Source records:
##########
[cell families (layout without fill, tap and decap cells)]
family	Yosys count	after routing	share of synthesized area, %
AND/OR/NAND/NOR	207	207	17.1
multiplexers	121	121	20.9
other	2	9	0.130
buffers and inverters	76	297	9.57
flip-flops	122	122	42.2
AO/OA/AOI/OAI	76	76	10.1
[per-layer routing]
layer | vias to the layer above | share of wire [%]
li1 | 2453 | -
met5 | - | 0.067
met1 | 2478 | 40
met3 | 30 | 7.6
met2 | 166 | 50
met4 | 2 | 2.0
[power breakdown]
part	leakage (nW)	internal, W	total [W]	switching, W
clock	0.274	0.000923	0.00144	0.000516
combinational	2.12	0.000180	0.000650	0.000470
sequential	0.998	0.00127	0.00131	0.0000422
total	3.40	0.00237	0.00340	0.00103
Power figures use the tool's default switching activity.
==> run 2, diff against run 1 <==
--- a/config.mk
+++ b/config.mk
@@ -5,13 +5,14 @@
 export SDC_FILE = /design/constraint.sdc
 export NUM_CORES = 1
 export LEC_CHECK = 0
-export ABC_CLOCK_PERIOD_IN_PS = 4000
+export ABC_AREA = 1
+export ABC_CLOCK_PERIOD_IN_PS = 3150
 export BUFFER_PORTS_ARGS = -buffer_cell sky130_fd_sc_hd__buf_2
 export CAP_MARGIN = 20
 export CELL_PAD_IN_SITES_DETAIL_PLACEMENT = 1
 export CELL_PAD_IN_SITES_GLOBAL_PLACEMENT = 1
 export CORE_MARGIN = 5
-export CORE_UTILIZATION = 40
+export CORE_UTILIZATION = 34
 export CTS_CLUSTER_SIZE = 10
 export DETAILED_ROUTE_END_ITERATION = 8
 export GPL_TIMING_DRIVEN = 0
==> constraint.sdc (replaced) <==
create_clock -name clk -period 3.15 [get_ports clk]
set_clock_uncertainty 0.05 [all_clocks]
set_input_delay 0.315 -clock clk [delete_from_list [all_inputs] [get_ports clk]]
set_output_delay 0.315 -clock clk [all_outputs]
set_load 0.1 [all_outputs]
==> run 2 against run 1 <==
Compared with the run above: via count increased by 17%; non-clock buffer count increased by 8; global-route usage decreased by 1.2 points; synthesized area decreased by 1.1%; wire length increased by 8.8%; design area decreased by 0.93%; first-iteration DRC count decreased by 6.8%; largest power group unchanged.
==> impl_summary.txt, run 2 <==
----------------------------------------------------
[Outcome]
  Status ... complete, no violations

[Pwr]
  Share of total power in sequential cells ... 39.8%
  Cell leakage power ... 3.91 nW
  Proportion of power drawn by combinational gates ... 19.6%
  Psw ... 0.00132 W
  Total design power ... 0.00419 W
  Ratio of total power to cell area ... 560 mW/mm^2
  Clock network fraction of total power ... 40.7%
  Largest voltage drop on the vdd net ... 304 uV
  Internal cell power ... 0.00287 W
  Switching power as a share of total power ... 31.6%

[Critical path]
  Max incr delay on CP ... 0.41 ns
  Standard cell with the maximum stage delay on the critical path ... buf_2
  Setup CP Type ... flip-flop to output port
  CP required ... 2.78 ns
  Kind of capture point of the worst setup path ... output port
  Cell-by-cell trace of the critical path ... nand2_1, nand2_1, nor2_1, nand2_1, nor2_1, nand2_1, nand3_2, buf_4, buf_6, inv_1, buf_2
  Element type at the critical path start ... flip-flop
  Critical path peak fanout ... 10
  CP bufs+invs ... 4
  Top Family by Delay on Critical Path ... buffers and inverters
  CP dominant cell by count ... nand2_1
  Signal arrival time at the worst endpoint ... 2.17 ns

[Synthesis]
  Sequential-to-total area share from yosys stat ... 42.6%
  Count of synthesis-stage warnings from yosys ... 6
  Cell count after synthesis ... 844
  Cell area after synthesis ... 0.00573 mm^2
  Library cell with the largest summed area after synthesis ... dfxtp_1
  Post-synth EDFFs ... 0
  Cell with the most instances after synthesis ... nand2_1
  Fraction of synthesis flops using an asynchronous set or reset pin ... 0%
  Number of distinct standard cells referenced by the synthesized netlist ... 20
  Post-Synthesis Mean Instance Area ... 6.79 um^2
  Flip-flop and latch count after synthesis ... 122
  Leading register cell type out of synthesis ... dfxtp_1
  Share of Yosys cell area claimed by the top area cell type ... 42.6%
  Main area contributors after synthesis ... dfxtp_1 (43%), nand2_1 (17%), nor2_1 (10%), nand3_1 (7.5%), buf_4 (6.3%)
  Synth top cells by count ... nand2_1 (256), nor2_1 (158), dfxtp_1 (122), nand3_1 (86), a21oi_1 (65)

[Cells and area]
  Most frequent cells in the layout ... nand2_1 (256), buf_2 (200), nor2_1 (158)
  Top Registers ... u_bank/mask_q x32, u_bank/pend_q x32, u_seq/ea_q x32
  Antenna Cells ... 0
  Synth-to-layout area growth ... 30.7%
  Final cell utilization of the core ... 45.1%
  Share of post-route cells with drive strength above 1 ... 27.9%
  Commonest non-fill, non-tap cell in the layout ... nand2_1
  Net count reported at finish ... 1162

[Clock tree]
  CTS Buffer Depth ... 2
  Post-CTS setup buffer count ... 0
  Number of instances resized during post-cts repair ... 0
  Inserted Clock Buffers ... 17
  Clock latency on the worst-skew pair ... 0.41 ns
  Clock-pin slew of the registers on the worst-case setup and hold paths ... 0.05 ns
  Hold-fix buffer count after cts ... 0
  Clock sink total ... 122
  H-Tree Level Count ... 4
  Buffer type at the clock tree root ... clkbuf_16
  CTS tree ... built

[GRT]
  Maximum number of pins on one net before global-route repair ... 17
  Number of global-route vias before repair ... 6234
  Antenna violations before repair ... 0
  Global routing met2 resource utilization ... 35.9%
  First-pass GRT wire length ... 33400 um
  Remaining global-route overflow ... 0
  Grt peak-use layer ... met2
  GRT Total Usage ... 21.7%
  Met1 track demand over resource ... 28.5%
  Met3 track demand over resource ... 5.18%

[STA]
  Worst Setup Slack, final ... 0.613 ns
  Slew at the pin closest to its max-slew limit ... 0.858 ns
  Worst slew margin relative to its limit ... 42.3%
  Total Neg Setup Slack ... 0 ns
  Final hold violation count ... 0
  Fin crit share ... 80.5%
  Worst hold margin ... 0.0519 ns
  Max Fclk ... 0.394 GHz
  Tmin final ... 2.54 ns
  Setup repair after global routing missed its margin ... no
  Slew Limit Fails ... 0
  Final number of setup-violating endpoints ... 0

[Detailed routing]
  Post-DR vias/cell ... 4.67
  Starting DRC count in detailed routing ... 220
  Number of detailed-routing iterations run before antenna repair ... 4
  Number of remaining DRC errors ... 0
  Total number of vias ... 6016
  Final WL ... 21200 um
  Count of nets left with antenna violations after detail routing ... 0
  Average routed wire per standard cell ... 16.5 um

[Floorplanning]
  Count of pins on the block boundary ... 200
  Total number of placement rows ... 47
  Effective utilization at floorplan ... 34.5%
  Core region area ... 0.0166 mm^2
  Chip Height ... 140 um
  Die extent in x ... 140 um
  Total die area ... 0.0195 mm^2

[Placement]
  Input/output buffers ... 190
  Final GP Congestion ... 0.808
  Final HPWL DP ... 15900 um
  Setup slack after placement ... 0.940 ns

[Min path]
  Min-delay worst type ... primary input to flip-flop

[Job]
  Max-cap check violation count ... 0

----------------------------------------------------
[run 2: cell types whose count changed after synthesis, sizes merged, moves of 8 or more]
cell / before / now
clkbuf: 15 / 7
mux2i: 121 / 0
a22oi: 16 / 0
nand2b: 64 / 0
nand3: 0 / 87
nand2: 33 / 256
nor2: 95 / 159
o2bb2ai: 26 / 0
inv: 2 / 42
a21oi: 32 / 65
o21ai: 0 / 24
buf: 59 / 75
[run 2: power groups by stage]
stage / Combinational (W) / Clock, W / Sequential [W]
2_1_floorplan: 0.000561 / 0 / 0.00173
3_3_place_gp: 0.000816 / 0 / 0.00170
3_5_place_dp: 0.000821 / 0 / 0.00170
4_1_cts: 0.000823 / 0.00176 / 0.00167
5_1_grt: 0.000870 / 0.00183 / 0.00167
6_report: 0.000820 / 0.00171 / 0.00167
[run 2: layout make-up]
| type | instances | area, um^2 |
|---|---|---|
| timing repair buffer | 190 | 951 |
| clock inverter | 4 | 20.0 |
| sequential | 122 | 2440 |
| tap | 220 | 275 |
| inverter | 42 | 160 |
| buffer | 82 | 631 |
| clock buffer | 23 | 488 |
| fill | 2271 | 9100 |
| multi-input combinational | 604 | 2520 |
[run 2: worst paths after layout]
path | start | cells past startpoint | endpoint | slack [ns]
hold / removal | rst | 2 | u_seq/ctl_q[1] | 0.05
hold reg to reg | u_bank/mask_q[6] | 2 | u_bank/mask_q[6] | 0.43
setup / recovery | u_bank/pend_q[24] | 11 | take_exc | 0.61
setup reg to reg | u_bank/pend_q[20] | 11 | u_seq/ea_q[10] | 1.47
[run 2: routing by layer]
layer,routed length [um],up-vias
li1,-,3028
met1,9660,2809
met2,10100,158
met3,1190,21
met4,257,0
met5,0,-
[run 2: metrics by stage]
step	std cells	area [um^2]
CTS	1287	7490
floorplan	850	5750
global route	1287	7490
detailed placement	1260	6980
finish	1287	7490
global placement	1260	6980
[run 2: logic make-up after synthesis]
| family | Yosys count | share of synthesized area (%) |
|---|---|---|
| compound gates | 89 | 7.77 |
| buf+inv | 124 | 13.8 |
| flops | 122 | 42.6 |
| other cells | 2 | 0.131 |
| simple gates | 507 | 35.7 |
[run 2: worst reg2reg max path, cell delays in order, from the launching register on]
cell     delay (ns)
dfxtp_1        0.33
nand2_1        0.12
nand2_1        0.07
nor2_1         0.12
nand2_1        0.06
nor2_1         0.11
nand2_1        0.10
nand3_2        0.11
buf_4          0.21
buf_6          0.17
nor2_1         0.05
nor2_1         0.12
<file path="src/rtl/bclr_pkg.sv">
package bclr_pkg;

    typedef enum logic [2:0] {
        ST_IDLE,
        ST_LOW,
        ST_HIGH,
        ST_STOP_LOW,
        ST_STOP_HIGH,
        ST_RELEASE
    } bclr_state_e;

    typedef struct packed {
        bclr_state_e state;
        logic        done;
    } bclr_regs_t;

endpackage

</file>
<file path="src/rtl/bclr_timer.sv">
module bclr_timer #(
    parameter int TICK_W = 16
) (
    input  logic              clk,
    input  logic              rst_n,
    input  logic              clr,
    input  logic              en,
    input  logic [TICK_W-1:0] limit_m1,
    output logic              expire
);
    localparam logic [TICK_W-1:0] ONE = TICK_W'(1);

    logic [TICK_W-1:0] cnt_d, cnt_q;

    always_comb begin
        expire = en && (cnt_q >= limit_m1);
        cnt_d  = cnt_q;
        if (clr || expire) cnt_d = '0;
        else if (en)       cnt_d = cnt_q + ONE;
    end

    always_ff @(posedge clk or negedge rst_n) begin
        if (!rst_n) cnt_q <= '0;
        else        cnt_q <= cnt_d;
    end

    AST_TIMER_CLEARED: assert property (@(posedge clk) disable iff (!rst_n)
        clr |=> (cnt_q == '0));

endmodule

</file>
<file path="src/rtl/bclr_pulse_count.sv">
module bclr_pulse_count #(
    parameter int PULSES = 9
) (
    input  logic clk,
    input  logic rst_n,
    input  logic clr,
    input  logic inc,
    output logic last
);
    localparam int              CNT_W  = (PULSES > 1) ? $clog2(PULSES) : 1;
    localparam logic [CNT_W-1:0] LAST_V = CNT_W'(PULSES - 1);
    localparam logic [CNT_W-1:0] ONE    = CNT_W'(1);

    logic [CNT_W-1:0] cnt_d, cnt_q;

    always_comb begin
        cnt_d = cnt_q;
        if (clr)      cnt_d = '0;
        else if (inc) cnt_d = cnt_q + ONE;
        last = (cnt_q == LAST_V);
    end

    always_ff @(posedge clk or negedge rst_n) begin
        if (!rst_n) cnt_q <= '0;
        else        cnt_q <= cnt_d;
    end

    AST_PULSE_BOUND: assert property (@(posedge clk) disable iff (!rst_n)
        cnt_q <= LAST_V);

endmodule

</file>
<file path="src/rtl/i2c_bus_clear.sv">
module i2c_bus_clear #(
    parameter int TICK_W = 16,
    parameter int PULSES = 9
) (
    input  logic              clk,
    input  logic              rst_n,
    input  logic [TICK_W-1:0] half_ticks,
    input  logic              start,
    input  logic              scl_in,
    input  logic              sda_in,
    output logic              scl_pull,
    output logic              sda_pull,
    output logic              busy,
    output logic              done
);
    import bclr_pkg::*;

    localparam logic [TICK_W-1:0] ONE = TICK_W'(1);

    bclr_regs_t        r_d, r_q;
    logic [TICK_W-1:0] limit_m1;
    logic              t_clr, t_en, t_expire;
    logic              p_clr, p_inc, p_last;

    assign limit_m1 = (half_ticks == '0) ? '0 : (half_ticks - ONE);

    bclr_timer #(.TICK_W(TICK_W)) u_timer (
        .clk      (clk),
        .rst_n    (rst_n),
        .clr      (t_clr),
        .en       (t_en),
        .limit_m1 (limit_m1),
        .expire   (t_expire)
    );

    bclr_pulse_count #(.PULSES(PULSES)) u_pulses (
        .clk   (clk),
        .rst_n (rst_n),
        .clr   (p_clr),
        .inc   (p_inc),
        .last  (p_last)
    );

    always_comb begin
        r_d      = r_q;
        r_d.done = 1'b0;
        t_clr    = 1'b0;
        t_en     = 1'b0;
        p_clr    = 1'b0;
        p_inc    = 1'b0;
        case (r_q.state)
            ST_IDLE: begin
                t_clr = 1'b1;
                p_clr = 1'b1;
                if (start) r_d.state = ST_LOW;
            end
            ST_LOW: begin
                t_en = 1'b1;
                if (t_expire) r_d.state = ST_HIGH;
            end
            ST_HIGH: begin
                t_en  = scl_in;
                t_clr = !scl_in;
                if (t_expire) begin
                    if (p_last) begin
                        p_clr     = 1'b1;
                        r_d.state = ST_STOP_LOW;
                    end else begin
                        p_inc     = 1'b1;
                        r_d.state = ST_LOW;
                    end
                end
            end
            ST_STOP_LOW: begin
                t_en = 1'b1;
                if (t_expire) r_d.state = ST_STOP_HIGH;
            end
            ST_STOP_HIGH: begin
                t_en  = scl_in;
                t_clr = !scl_in;
                if (t_expire) r_d.state = ST_RELEASE;
            end
            ST_RELEASE: begin
                t_clr = 1'b1;
                if (sda_in && scl_in) begin
                    r_d.state = ST_IDLE;
                    r_d.done  = 1'b1;
                end
            end
            default: r_d.state = ST_IDLE;
        endcase
    end

    always_ff @(posedge clk or negedge rst_n) begin
        if (!rst_n) begin
            r_q.state <= ST_IDLE;
            r_q.done  <= 1'b0;
        end else begin
            r_q <= r_d;
        end
    end

    assign scl_pull = (r_q.state == ST_LOW) || (r_q.state == ST_STOP_LOW);
    assign sda_pull = (r_q.state == ST_STOP_LOW) || (r_q.state == ST_STOP_HIGH);
    assign busy     = (r_q.state != ST_IDLE);
    assign done     = r_q.done;

    AST_START_LAUNCH: assert property (@(posedge clk) disable iff (!rst_n)
        (!busy && start) |=> (busy && scl_pull));
    AST_STRETCH_HOLD: assert property (@(posedge clk) disable iff (!rst_n)
        (r_q.state == ST_HIGH && !scl_in) |=> (r_q.state == ST_HIGH));
    AST_SDA_PULL_UNDER_LOW_SCL: assert property (@(posedge clk) disable iff (!rst_n)
        $rose(sda_pull) |-> scl_pull);
    AST_SDA_FREE_IS_STOP: assert property (@(posedge clk) disable iff (!rst_n)
        $fell(sda_pull) |-> !scl_pull);
    AST_STOP_AFTER_LAST: assert property (@(posedge clk) disable iff (!rst_n)
        $rose(sda_pull) |-> $past(p_last));
    AST_DONE_SINGLE: assert property (@(posedge clk) disable iff (!rst_n)
        done |=> !done);
    AST_DONE_AT_END: assert property (@(posedge clk) disable iff (!rst_n)
        $fell(busy) |-> done);

endmodule

</file>
===== src/rtl/wdog_pair.sv =====
module wdog_pair
  import wdog_pkg::*;
#(
  parameter int CNT_W = 8
) (
  input  logic             clk_i,
  input  logic             rst_ni,
  input  logic             por_ni,
  input  logic             src_sel_i,
  input  logic             slow_tick_i,
  input  logic             pair_mode_i,
  input  logic [SEL_W-1:0] presc_sel_i,
  input  logic             clr_i,
  input  logic             clr1_i,
  input  logic             clr2_i,
  input  logic             halt_i,
  output logic             chip_rst_o,
  output logic             warm_rst_o,
  output logic             to_o,
  output logic             pdf_o
);
  logic any_rst_n;
  logic src_tick, presc_tick;
  logic clr_done, restart, ovf;
  logic halted_q;

  assign any_rst_n = rst_ni & por_ni;
  assign src_tick  = (src_e'(src_sel_i) == SRC_SLOW) ? slow_tick_i : 1'b1;
  assign restart   = clr_done | halt_i;

  wdog_clr_ctrl u_clr (
    .clk_i       (clk_i),
    .rst_ni      (any_rst_n),
    .pair_mode_i (pair_mode_i),
    .clr_i       (clr_i),
    .clr1_i      (clr1_i),
    .clr2_i      (clr2_i),
    .drop_i      (halt_i | ovf),
    .done_o      (clr_done)
  );

  wdog_presc #(.SEL_W(SEL_W)) u_presc (
    .clk_i      (clk_i),
    .rst_ni     (any_rst_n),
    .src_tick_i (src_tick),
    .sync_clr_i (restart),
    .sel_i      (presc_sel_i),
    .tick_o     (presc_tick)
  );

  wdog_cnt #(.CNT_W(CNT_W)) u_cnt (
    .clk_i      (clk_i),
    .rst_ni     (any_rst_n),
    .sync_clr_i (restart),
    .tick_i     (presc_tick),
    .wrap_o     (ovf)
  );

  always_ff @(posedge clk_i or negedge any_rst_n) begin
    if (!any_rst_n) begin
      halted_q   <= 1'b0;
      chip_rst_o <= 1'b0;
      warm_rst_o <= 1'b0;
    end else begin
      chip_rst_o <= ovf & ~halted_q;
      warm_rst_o <= ovf & halted_q;
      if (halt_i)   halted_q <= 1'b1;
      else if (ovf) halted_q <= 1'b0;
    end
  end

  // flags survive the reset pin, only power-on clears them
  always_ff @(posedge clk_i or negedge por_ni) begin
    if (!por_ni) begin
      to_o  <= 1'b0;
      pdf_o <= 1'b0;
    end else if (halt_i) begin
      to_o  <= 1'b0;
      pdf_o <= 1'b1;
    end else begin
      if (ovf)      to_o  <= 1'b1;
      if (clr_done) pdf_o <= 1'b0;
    end
  end
endmodule


===== config.mk =====
export PLATFORM = sky130hd
export DESIGN_NAME = wdog_pair
export DESIGN_NICKNAME = d
export VERILOG_FILES = /design/src/rtl/wdog_pkg.sv /design/src/rtl/wdog_presc.sv /design/src/rtl/wdog_cnt.sv /design/src/rtl/wdog_clr_ctrl.sv /design/src/rtl/wdog_pair.sv
export SDC_FILE = /design/constraint.sdc
export NUM_CORES = 1
export LEC_CHECK = 0
export BUFFER_PORTS_ARGS = -buffer_cell sky130_fd_sc_hd__buf_2
export CORE_MARGIN = 3
export CORE_UTILIZATION = 55
export CTS_CLUSTER_SIZE = 16
export DETAILED_ROUTE_END_ITERATION = 6
export PLACE_DENSITY_LB_ADDON = 0.12
export SYNTH_ARGS = -nofsm -noshare
export SYNTH_HDL_FRONTEND = slang
export SYNTH_SLANG_ARGS = --single-unit

===== constraint.sdc =====
create_clock -name clk_i -period 2.1 [get_ports clk_i]
set_input_delay 0.105 -clock clk_i [delete_from_list [all_inputs] [get_ports clk_i]]
set_output_delay 0.105 -clock clk_i [all_outputs]
set_load 0.03 [all_outputs]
##########
- _Exercise aim_: A single figure is expected: the count of lines in the data above that include the word "vias".

- _Response area_: 5